I want to run a command line program with PHP script. What are the security issues of doing this on VPS?
I've heard a lot that this is not secure. But want to know how exactly? Also, what will be the best way to run the command then.
EDIT: I want to run cutycapt (a screenshot tool) along with xvfb-run (virtual window). So it will require privileges.
Allowing your script to run command-line tools may or may not be secure. It depends greatly on what you are doing.
Consider the following two scenarios:
A script that runs ls /tmp and displays the output
This is probably fine. You may have an information leak (someone hitting the page knows the contents of /tmp on the server, which may give them ideas on how to bypass your security).
A script that greps for a user-specified string in a file
This is probably NOT fine: The script will call something like system("grep $user_string /some/file"), and a creative attacker can figure out what it's doing, insert an extra ; into the $user_string bit, and then run arbitrary code as the web server's user.

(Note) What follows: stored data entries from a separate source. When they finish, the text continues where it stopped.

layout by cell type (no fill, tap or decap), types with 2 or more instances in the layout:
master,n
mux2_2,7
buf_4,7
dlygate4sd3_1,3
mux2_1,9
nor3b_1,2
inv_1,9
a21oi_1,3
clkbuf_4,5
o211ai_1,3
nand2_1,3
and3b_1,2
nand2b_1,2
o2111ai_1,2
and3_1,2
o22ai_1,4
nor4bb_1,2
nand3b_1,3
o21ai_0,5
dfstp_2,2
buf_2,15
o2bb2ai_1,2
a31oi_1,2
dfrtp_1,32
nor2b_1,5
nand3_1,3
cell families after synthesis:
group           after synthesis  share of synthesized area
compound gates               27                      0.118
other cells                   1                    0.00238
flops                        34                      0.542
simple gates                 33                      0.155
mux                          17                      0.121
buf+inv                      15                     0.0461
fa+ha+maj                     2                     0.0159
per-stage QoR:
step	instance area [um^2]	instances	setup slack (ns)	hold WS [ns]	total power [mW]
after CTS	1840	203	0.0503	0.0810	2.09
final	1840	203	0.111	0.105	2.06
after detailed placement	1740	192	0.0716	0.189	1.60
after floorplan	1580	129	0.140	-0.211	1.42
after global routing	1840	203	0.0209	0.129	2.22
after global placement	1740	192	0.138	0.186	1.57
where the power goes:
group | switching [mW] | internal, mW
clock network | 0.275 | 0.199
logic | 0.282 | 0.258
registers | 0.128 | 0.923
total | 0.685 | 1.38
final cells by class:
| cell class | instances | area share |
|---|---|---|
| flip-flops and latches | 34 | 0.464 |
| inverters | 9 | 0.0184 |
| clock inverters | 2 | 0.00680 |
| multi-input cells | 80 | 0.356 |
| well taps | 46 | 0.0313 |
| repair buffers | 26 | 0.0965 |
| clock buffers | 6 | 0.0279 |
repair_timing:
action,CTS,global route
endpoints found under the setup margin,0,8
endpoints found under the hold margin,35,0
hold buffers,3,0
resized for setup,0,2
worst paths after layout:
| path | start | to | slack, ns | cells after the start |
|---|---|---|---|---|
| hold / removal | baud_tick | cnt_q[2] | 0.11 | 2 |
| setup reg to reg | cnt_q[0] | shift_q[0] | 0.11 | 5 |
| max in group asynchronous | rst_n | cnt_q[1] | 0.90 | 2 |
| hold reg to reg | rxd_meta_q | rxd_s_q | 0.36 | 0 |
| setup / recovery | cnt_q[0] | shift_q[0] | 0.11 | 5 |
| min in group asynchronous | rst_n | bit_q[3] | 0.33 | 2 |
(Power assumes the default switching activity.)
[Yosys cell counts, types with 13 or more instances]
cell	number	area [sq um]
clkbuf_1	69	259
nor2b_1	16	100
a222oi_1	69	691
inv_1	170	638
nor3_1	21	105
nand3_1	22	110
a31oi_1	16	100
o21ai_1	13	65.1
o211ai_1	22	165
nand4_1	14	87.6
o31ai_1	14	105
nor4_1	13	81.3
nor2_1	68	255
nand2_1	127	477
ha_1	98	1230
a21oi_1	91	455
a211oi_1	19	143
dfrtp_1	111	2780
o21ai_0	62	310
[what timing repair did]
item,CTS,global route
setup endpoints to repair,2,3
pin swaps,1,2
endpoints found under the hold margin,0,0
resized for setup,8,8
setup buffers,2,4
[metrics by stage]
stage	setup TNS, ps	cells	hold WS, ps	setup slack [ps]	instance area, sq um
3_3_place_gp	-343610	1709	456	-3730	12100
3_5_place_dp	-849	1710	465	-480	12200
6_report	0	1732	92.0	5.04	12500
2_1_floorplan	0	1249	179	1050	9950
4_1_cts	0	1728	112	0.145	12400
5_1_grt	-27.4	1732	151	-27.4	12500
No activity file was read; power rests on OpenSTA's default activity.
$ cat config.mk
export PLATFORM = sky130hd
export DESIGN_NAME = switch_debouncer
export DESIGN_NICKNAME = d
export VERILOG_FILES = /design/src/rtl/switch_debouncer.sv
export SDC_FILE = /design/constraint.sdc
export NUM_CORES = 1
export LEC_CHECK = 0
export ABC_AREA = 1
export CAP_MARGIN = 40
export CORE_ASPECT_RATIO = 2
export CORE_MARGIN = 8
export CORE_UTILIZATION = 41
export DETAILED_ROUTE_END_ITERATION = 10
export PLACE_DENSITY = 0.56
export SLEW_MARGIN = 0
export SYNTH_ARGS = -nofsm -noshare
export SYNTH_HDL_FRONTEND = slang
export SYNTH_SLANG_ARGS = --single-unit
$ cat constraint.sdc
create_clock -name clk -period 3 [get_ports clk]
set_input_delay 0.6 -clock clk [delete_from_list [all_inputs] [get_ports clk]]
set_output_delay 0.6 -clock clk [all_outputs]
set_load 0.005 [all_outputs]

There are mitigating steps you can take to deal with (2) above (PHP has escapeshellarg() and escapeshellcmd() to help you out), but the bottom line is any time you allow a web application to execute commands you open yourself up for command injection attacks, and you need to thoroughly plan, audit and secure your code (including the command you're calling) to make sure you don't leave yourself open to attack.
If what you are trying to do can be accomplished with (securely-written) native PHP that's almost always a better option for both speed and security.

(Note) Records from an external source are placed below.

--- src/rtl/dcache_flush_ctrl.sv ---
// dcache_flush_ctrl: walks every set/way, writes back dirty lines and invalidates valid lines; DCACHE_FLUSH_STATS_EN adds a dirty writeback counter
module dcache_flush_ctrl #(
  parameter int NumSets = 256,
  parameter int NumWays = 8,
  localparam int IdxW = $clog2(NumSets),
  localparam int WayW = $clog2(NumWays)
) (
  input  logic            clk_i,
  input  logic            rst_i,
  input  logic            flush_req_i,
  output logic            flush_ack_o,
  output logic            busy_o,
  output logic            tag_req_o,
  input  logic            tag_gnt_i,
  output logic [IdxW-1:0] tag_idx_o,
  output logic [WayW-1:0] tag_way_o,
  input  logic            tag_rvalid_i,
  input  logic            tag_valid_i,
  input  logic            tag_dirty_i,
  output logic            wb_valid_o,
  input  logic            wb_ready_i,
  input  logic            wb_done_i,
  output logic            inv_o,
  output logic [15:0]     dirty_cnt_o
);
  typedef enum logic [2:0] {IDLE, READ_TAG, WAIT_TAG, WRITEBACK, WAIT_WB, INVALIDATE, DONE} state_e;
  state_e state_q, state_d;
  logic [IdxW-1:0] set_q, set_d;
  logic [WayW-1:0] way_q, way_d;
  logic last, adv, start;
  logic ack_q, busy_q, tag_req_q, wb_valid_q, inv_q;
  assign last  = set_q == IdxW'(NumSets - 1) && way_q == WayW'(NumWays - 1);
  assign adv   = state_q == INVALIDATE || (state_q == WAIT_TAG && tag_rvalid_i && !tag_valid_i);
  assign start = state_q == IDLE && flush_req_i;
  always_comb begin
    state_d = state_q;
    case (state_q)
      IDLE:       state_d = flush_req_i ? READ_TAG : IDLE;
      READ_TAG:   state_d = tag_gnt_i ? WAIT_TAG : READ_TAG;
      WAIT_TAG:   state_d = !tag_rvalid_i ? WAIT_TAG : !tag_valid_i ? (last ? DONE : READ_TAG) :
                            tag_dirty_i ? WRITEBACK : INVALIDATE;
      WRITEBACK:  state_d = wb_ready_i ? WAIT_WB : WRITEBACK;
      WAIT_WB:    state_d = wb_done_i ? INVALIDATE : WAIT_WB;
      INVALIDATE: state_d = last ? DONE : READ_TAG;
      default:    state_d = IDLE;
    endcase
    {set_d, way_d} = start ? '0 : (adv && !last) ? {set_q, way_q} + (IdxW + WayW)'(1) : {set_q, way_q};
  end
  always_ff @(posedge clk_i) begin
    if (rst_i) begin
      state_q    <= IDLE;
      set_q      <= '0;
      way_q      <= '0;
      ack_q      <= 1'b0;
      busy_q     <= 1'b0;
      tag_req_q  <= 1'b0;
      wb_valid_q <= 1'b0;
      inv_q      <= 1'b0;
    end else begin
      state_q    <= state_d;
      set_q      <= set_d;
      way_q      <= way_d;
      ack_q      <= state_d == DONE;
      busy_q     <= state_d != IDLE;
      tag_req_q  <= state_d == READ_TAG;
      wb_valid_q <= state_d == WRITEBACK;
      inv_q      <= state_d == INVALIDATE;
    end
  end
  assign flush_ack_o = ack_q;
  assign busy_o      = busy_q;
  assign tag_req_o   = tag_req_q;
  assign wb_valid_o  = wb_valid_q;
  assign inv_o       = inv_q;
  assign tag_idx_o   = set_q;
  assign tag_way_o   = way_q;
`ifdef DCACHE_FLUSH_STATS_EN
  logic [15:0] dirty_q, dirty_d;
  always_comb dirty_d = start ? '0 : (state_q == WRITEBACK && wb_ready_i && dirty_q != '1) ? dirty_q + 16'd1 : dirty_q;
  always_ff @(posedge clk_i) dirty_q <= rst_i ? '0 : dirty_d;
  assign dirty_cnt_o = dirty_q;
`else
  assign dirty_cnt_o = '0;
`endif
endmodule

--- config.mk ---
export PLATFORM = sky130hd
export DESIGN_NAME = dcache_flush_ctrl
export DESIGN_NICKNAME = d
export VERILOG_FILES = /design/src/rtl/dcache_flush_ctrl.sv
export SDC_FILE = /design/constraint.sdc
export NUM_CORES = 1
export LEC_CHECK = 0
export CORE_UTILIZATION = 48
export DETAILED_ROUTE_END_ITERATION = 7
export PLACE_DENSITY = 0.84
export SETUP_SLACK_MARGIN = 0.4
export SYNTH_ARGS = -nofsm -noshare
export SYNTH_HDL_FRONTEND = slang
export SYNTH_SLANG_ARGS = --single-unit
export TNS_END_PERCENT = 30
--- constraint.sdc ---
create_clock -name clk_i -period 3 [get_ports clk_i]
set_input_delay 0.45 -clock clk_i [delete_from_list [all_inputs] [get_ports clk_i]]
set_output_delay 0.45 -clock clk_i [all_outputs]
set_load 0.03 [all_outputs]
* Yosys cells after proc, flatten, opt, wreduce, memory -nomap -nowiden *
Cells that the tools add are included.
W data, S select, Z words.

storage, ports and cells
  input port bits = 9
  flip-flop bits (word level) = 19
  logic and storage cells = 40
  output and inout bits = 32

cells by class
  reduce and logical (&&, ||, !) cells = 11
  multiplexer cells = 9
  equal/unequal tests = 11
  add/sub/neg operators = 1

operators with widths
  kind                     count
  $pmux W3 S6              1
  $eq A3 B3 Y1 const B     5
  $mux W3                  5
  $add A11 B1 Y11 const B  1
  $eq A3 B2 Y1 const B     3
  $eq A8 B8 Y1 const B     1
  $eq A3 B1 Y1 const B     2
  $logic_and A1 B1 Y1      5
  $logic_not A3 Y1         1
  $reduce_bool A3 Y1       1
  $logic_not A1 Y1         2
  $mux W1                  2
  $mux W2                  1
  $reduce_or A2 Y1         1
  $logic_or A1 B1 Y1       1

* Logic depth before layout (Yosys ltp) *
  depth after elaboration = 7
  mapped depth = 7
  depth with buffers taken out = 6

* Worst setup path after synthesis *
No wires, ideal clock.

  kind = register to register
  start = register way_q[0], in the netlist tag_way_o[0]
  end = register busy_q, in the netlist busy_o
  required time = 2,850 ps
  path slack = 868 ps
  data arrival time = 1,982 ps
  period minus slack after synthesis = 2,132 ps
  cell stages (with the launch flop) = 7
  buffers on the path = 0
  setup time = 150 ps
  cell sequence = dfxtp_1 ha_1 ha_1 nand4_1 or3_2 a21oi_2 a41oi_1

between the ends
  word-level cells in the longest chain between the ends = 7

ends and longest elaborated chain
  item                     RTL line  text
  from (decl)              29        logic [WayW-1:0] way_q, way_d;
  from (signal assigned)   62        way_q <= way_d;
  $eq A3 B3 Y1 (*)         32        assign last = set_q == IdxW'(NumSets - 1) && way_q == WayW'(NumWays - 1);
  $logic_and A1 B1 Y1 (*)  32
  $mux W3 (*)              40, 44
  $mux W3 (2 in a row)     40        WAIT_TAG: state_d = !tag_rvalid_i ? WAIT_TAG : !tag_valid_i ? (last ? DONE : READ_TAG) :
  $pmux W3 S6 (*)          37        case (state_q)
  $reduce_bool A3 Y1 (*)   64        busy_q <= state_d != IDLE;
  to (signal assigned)     55        busy_q <= 1'b0;
  to (signal assigned)     64
  to (decl)                31        logic ack_q, busy_q, tag_req_q, wb_valid_q, inv_q;

Every way passes the cells marked *; elsewhere a longest branch is shown, timed or not.
A chain may end at the register's enable or synchronous reset.

* Final worst setup path *
Ends and elaborated chain as after synthesis.

==> reports/metrics.csv <==
metric,value,unit
start_util,0.527,
grt_use_met3,0.0290,
dp_hpwl,1.80,mm
max-slew-margin-rel,0.497,
criticalPathCategory,flop to flop,
netlist_instances,143,
rrSetupSlack,0.83,ns
gp_congestion,0.863,
power_density,353,mW/mm2
cts_tree,built,
wl_per_cell,12.8,um
global_route.usage.met1,0.253,
core-area,0.00230,mm2
cellLeakagePower,0.483,nW
cts-buffers-inserted,3,
grt_max_degree,19,
cts_hold_buf,0,
irDropWorstVdd,0.000269,V
drc_errors,0,
yosysSeqAreaShare,0.314,
syn_to_final_growth,17.3,%
io_buffers,24,
antenna_found_initial,0,
wl,2.46,mm
max_freq,461,MHz
clockRootBuffer,clkbuf_4,
path_cells,ha_1 -> ha_1 -> nand4_1 -> or3_2 -> a21oi_2 -> a41oi_1,
rsz0062_at_grt,false,
std_cell_rows,17,
grt_pass1_wl,3.92,mm
maxCapViolations,0,
track_usage,0.192,
crit_slowest_cell,or3_2,
cts-resized-gates,0,
setup_violations,0,
gr-total-overflow,0,
slowest_delay,0.57,ns
diodes,0,
grt_pass1_vias,888,
syn_area_per_cell,8.46,um2
tns,0,ns
clockBufferDepth,2,
met2_usage,0.310,
yosysUniqueCellTypes,41,
clkTransAtPathRegs,0.11,ns
tightestPinTransition,0.744,ns
cp_common_cell,ha_1,
insertion_delay,0.30,ns
nNetsFinal,176,
end_kind,flop,
cp.required,3.16,ns
critPathMaxFanout,6,
clock_sinks,19,
dr.pass1.iters,4,
netlist_area,0.00121,mm2
ys_ff_latch,19,
die_h,52.2,um
fin_skew,0.00599,ns
start_kind,flop,
vias,1088,
via_per_inst,5.67,
yosys_warnings,0,
hold_viol_final,0,
die_x,52.2,um
cts_setup_buffers,0,
min_path_type,flop to flop,
drive_above_1_share,0.0854,
gr-max-usage-layer,met2,
ioPinCount,41,
arrival,2.33,ns
drv_slew,0,
die-area,0.00273,mm2
cts.htree.levels,1,
drt_iter0_drc,32,
finalHoldWorstSlack,0.514,ns
min_period,2.17,ns
status,finished clean,
fin_crit_sh,0.723,
ant_nets,0,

To run things under apache, including via PHP, with privilege, there seems to be some agreement that passwordless sudo is the right tool.
how do i perform root actions from non-root account? is an earlier answer of mine that discussed this in more detail and gives examples, which seems to have received some approval.
What I would suggest is I write up a shell script that includes any and all commands that needs to be run. So PHP would not be running the command directly rather using the wrapper script to accomplish what is required. Further, you could use sudo and edit sudoers as necessary to help you run commands that need higher privileges.